Online Domain Adaptation for Continuous Cross-Subject Liver Viability
Evaluation Based on Irregular Thermal Data
- URL: http://arxiv.org/abs/2011.12408v1
- Date: Tue, 24 Nov 2020 21:42:19 GMT
- Title: Online Domain Adaptation for Continuous Cross-Subject Liver Viability
Evaluation Based on Irregular Thermal Data
- Authors: Sahand Hajifar and Hongyue Sun
- Abstract summary: We use irregular thermal data of pure liver region, and the cross-subject liver evaluation information for real-time evaluation of new liver's viability.
Our proposed framework is applied to the liver procurement data, and the evaluation of the liver viability accurately.

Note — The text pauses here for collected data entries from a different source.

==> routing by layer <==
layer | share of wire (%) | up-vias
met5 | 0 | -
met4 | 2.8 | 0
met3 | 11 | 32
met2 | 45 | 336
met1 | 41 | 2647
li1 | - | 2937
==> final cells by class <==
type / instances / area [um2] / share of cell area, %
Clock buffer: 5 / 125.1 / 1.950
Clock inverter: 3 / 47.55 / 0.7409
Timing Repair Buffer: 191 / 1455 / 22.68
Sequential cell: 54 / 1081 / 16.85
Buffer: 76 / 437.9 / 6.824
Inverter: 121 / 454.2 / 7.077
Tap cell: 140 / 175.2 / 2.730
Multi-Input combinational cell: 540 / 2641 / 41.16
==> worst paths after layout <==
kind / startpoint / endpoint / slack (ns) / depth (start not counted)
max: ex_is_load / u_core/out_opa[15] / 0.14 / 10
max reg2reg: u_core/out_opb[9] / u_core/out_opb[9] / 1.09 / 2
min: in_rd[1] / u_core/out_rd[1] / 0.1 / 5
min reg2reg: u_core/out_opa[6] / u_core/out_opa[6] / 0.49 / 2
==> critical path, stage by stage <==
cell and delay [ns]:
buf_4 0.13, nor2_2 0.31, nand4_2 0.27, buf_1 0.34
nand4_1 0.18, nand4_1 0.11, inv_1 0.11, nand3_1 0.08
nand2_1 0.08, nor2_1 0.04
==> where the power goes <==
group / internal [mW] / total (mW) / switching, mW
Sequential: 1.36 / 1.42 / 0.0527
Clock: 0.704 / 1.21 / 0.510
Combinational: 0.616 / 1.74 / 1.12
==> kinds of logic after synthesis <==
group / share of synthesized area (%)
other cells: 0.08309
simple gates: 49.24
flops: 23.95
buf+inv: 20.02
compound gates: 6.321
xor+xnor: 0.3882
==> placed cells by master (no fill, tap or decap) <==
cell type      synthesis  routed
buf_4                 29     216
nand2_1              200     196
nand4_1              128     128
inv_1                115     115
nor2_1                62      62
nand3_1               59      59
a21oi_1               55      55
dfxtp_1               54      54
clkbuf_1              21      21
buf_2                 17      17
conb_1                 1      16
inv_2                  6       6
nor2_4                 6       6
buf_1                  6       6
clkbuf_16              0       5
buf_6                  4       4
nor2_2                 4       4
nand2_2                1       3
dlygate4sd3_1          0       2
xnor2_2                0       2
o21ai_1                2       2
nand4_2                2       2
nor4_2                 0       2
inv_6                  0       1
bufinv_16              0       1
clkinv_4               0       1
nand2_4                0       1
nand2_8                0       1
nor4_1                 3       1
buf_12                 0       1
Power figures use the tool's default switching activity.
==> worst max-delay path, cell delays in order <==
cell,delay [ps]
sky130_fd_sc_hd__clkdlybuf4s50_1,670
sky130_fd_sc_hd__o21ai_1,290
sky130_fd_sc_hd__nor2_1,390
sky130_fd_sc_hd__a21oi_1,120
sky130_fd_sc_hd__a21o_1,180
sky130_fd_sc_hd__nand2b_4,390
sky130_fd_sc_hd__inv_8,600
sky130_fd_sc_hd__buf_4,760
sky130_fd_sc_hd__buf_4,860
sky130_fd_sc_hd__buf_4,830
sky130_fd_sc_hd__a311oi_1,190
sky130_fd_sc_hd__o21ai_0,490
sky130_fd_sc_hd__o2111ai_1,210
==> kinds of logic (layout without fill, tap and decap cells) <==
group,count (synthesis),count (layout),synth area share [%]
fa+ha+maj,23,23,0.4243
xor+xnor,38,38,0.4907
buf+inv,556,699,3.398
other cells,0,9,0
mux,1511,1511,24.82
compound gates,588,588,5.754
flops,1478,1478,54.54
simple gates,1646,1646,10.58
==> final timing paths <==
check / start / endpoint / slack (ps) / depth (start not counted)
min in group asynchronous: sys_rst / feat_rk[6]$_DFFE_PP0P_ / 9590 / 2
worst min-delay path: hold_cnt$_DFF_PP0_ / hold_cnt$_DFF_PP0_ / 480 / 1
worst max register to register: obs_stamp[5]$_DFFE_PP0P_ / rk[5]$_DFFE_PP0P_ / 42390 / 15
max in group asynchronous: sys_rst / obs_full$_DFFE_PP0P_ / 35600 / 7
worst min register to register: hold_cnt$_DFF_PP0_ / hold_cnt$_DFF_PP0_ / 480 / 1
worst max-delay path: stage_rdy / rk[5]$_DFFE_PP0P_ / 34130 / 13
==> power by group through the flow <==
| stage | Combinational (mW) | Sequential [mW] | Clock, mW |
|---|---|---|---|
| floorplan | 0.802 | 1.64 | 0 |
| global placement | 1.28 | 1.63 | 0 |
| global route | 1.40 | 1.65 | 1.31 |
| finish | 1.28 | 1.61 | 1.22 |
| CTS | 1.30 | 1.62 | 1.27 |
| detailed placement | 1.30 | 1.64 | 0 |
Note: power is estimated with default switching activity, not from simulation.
## src/rtl/fir_pkg.sv

```systemverilog
// Shared FIR definitions: default sample width and the signed sample type.
// Latency: n/a (types and constants only).
// Backpressure: n/a.
package fir_pkg;

    // Default sample width, shared with the FIR top level
    localparam int DEFAULT_DATA_WIDTH = 24;

    // Signed two's-complement sample as produced by the FIR
    typedef logic signed [DEFAULT_DATA_WIDTH-1:0] sample_t;

endpackage

```

## src/rtl/fir_sync_fifo.sv

```systemverilog
// Generic single-clock first-word-fall-through FIFO with occupancy count.
// Latency: a word pushed at edge k is visible on rd_dat after edge k (no same-cycle bypass).
// Backpressure: caller must not push when full (unless popping) nor pop when empty.
//
// Ports: core_clk/arst_n clock and async active-low reset; push/wr_dat write side;
//        pop/rd_dat read side (rd_dat = head word); full, empty, count status.
module fir_sync_fifo #(
    parameter int DW    = 24,
    parameter int DEPTH = 16,
    localparam int AW   = $clog2(DEPTH)
) (
    input  logic          core_clk,
    input  logic          arst_n,
    input  logic          push,
    input  logic [DW-1:0] wr_dat,
    input  logic          pop,
    output logic [DW-1:0] rd_dat,
    output logic          full,
    output logic          empty,
    output logic [AW:0]   count
);

    localparam logic [AW:0] FULL_CNT = (AW+1)'(DEPTH);

    logic [DW-1:0] mem [DEPTH];
    logic [AW-1:0] wr_ptr;
    logic [AW-1:0] rd_ptr;

    // Storage carries no reset; only the bookkeeping below is reset.
    always_ff @(posedge core_clk) begin
        if (push) begin
            mem[wr_ptr] <= wr_dat;
        end
    end

    // Pointers are AW bits and wrap naturally because DEPTH is a power of two.
    always_ff @(posedge core_clk or negedge arst_n) begin
        if (!arst_n) begin
            wr_ptr <= '0;
            rd_ptr <= '0;
            count  <= '0;
        end else begin
            if (push) begin
                wr_ptr <= wr_ptr + 1'b1;
            end
            if (pop) begin
                rd_ptr <= rd_ptr + 1'b1;
            end
            case ({push, pop})
                2'b10:   count <= count + 1'b1;
                2'b01:   count <= count - 1'b1;
                default: count <= count;
            endcase
        end
    end

    assign rd_dat = mem[rd_ptr];
    assign full   = (count == FULL_CNT);
    assign empty  = (count == '0);

endmodule

```

## src/rtl/fir_decim_fifo.sv

```systemverilog
// FIR output stage: keep 1 of DECIM_FACTOR strobed samples, buffer in a FWFT FIFO, sticky overflow.
// Latency: a kept sample appears on o_dout/o_valid one cycle after the strobe edge.
// Backpressure: valid/ready to the sink; kept samples arriving while full are dropped and flagged.
//
// Ports: i_clk, i_rst (async, active-low); i_en/i_din sample strobe and data;
//        i_ready sink ready; i_clr_ovf clears the overflow flag;
//        o_dout/o_valid head sample; o_count occupancy; o_overflow sticky drop flag.
module fir_decim_fifo
    import fir_pkg::*;
#(
    parameter int DATA_WIDTH   = DEFAULT_DATA_WIDTH,
    parameter int DECIM_FACTOR = 4,
    parameter int FIFO_DEPTH   = 16,
    localparam int AW          = $clog2(FIFO_DEPTH)
) (
    input  logic                  i_clk,
    input  logic                  i_rst,
    input  logic                  i_en,
    input  logic [DATA_WIDTH-1:0] i_din,
    input  logic                  i_ready,
    input  logic                  i_clr_ovf,
    output logic [DATA_WIDTH-1:0] o_dout,
    output logic                  o_valid,
    output logic [AW:0]           o_count,
    output logic                  o_overflow
);

    // Phase counter needs at least one bit even when no decimation is applied.
    localparam int            PW         = (DECIM_FACTOR > 1) ? $clog2(DECIM_FACTOR) : 1;
    localparam logic [PW-1:0] PHASE_LAST = PW'(DECIM_FACTOR - 1);

    logic [PW-1:0]         phase;
    logic                  keep;
    logic                  push;
    logic                  pop;
    logic                  drop;
    logic                  fifo_full;
    logic                  fifo_empty;
    logic [DATA_WIDTH-1:0] fifo_dat;

    // Phase advances on every strobe, whether or not the kept sample fits.
    always_ff @(posedge i_clk or negedge i_rst) begin
        if (!i_rst) begin
            phase <= '0;
        end else if (i_en) begin
            phase <= (phase == PHASE_LAST) ? '0 : phase + 1'b1;
        end
    end

    assign keep = i_en && (phase == '0);
    assign pop  = o_valid && i_ready;
    // A pop in the same cycle frees the slot, so a full FIFO can still accept.
    assign push = keep && (!fifo_full || pop);
    assign drop = keep && fifo_full && !pop;

    // A drop in the same cycle as a clear keeps the flag set.
    always_ff @(posedge i_clk or negedge i_rst) begin
        if (!i_rst) begin
            o_overflow <= 1'b0;
        end else if (drop) begin
            o_overflow <= 1'b1;
        end else if (i_clr_ovf) begin
            o_overflow <= 1'b0;
        end
    end

    fir_sync_fifo #(
        .DW    (DATA_WIDTH),
        .DEPTH (FIFO_DEPTH)
    ) u_fifo (
        .core_clk (i_clk),
        .arst_n   (i_rst),
        .push     (push),
        .wr_dat   (i_din),
        .pop      (pop),
        .rd_dat   (fifo_dat),
        .full     (fifo_full),
        .empty    (fifo_empty),
        .count    (o_count)
    );

    // Memory is unreset, so the head word is masked to zero while empty.
    assign o_valid = !fifo_empty;
    assign o_dout  = o_valid ? fifo_dat : '0;

endmodule
```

- Score: 0.47267770920095525
- License: http://creativecommons.org/licenses/by/4.0/
- Abstract: Accurate evaluation of liver viability during its procurement is a
challenging issue and has traditionally been addressed by taking invasive
biopsy on liver. Recently, people have started to investigate on the
non-invasive evaluation of liver viability during its procurement using the
liver surface thermal images. However, existing works include the background
noise in the thermal images and do not consider the cross-subject heterogeneity
of livers, thus the viability evaluation accuracy can be affected. In this
paper, we propose to use the irregular thermal data of the pure liver region,
and the cross-subject liver evaluation information (i.e., the available
viability label information in cross-subject livers), for the real-time
evaluation of a new liver's viability. To achieve this objective, we extract
features of irregular thermal data based on tools from graph signal processing
(GSP), and propose an online domain adaptation (DA) and classification
framework using the GSP features of cross-subject livers. A multiconvex block
coordinate descent based algorithm is designed to jointly learn the
domain-invariant features during online DA and learn the classifier. Our
proposed framework is applied to the liver procurement data, and classifies the
liver viability accurately.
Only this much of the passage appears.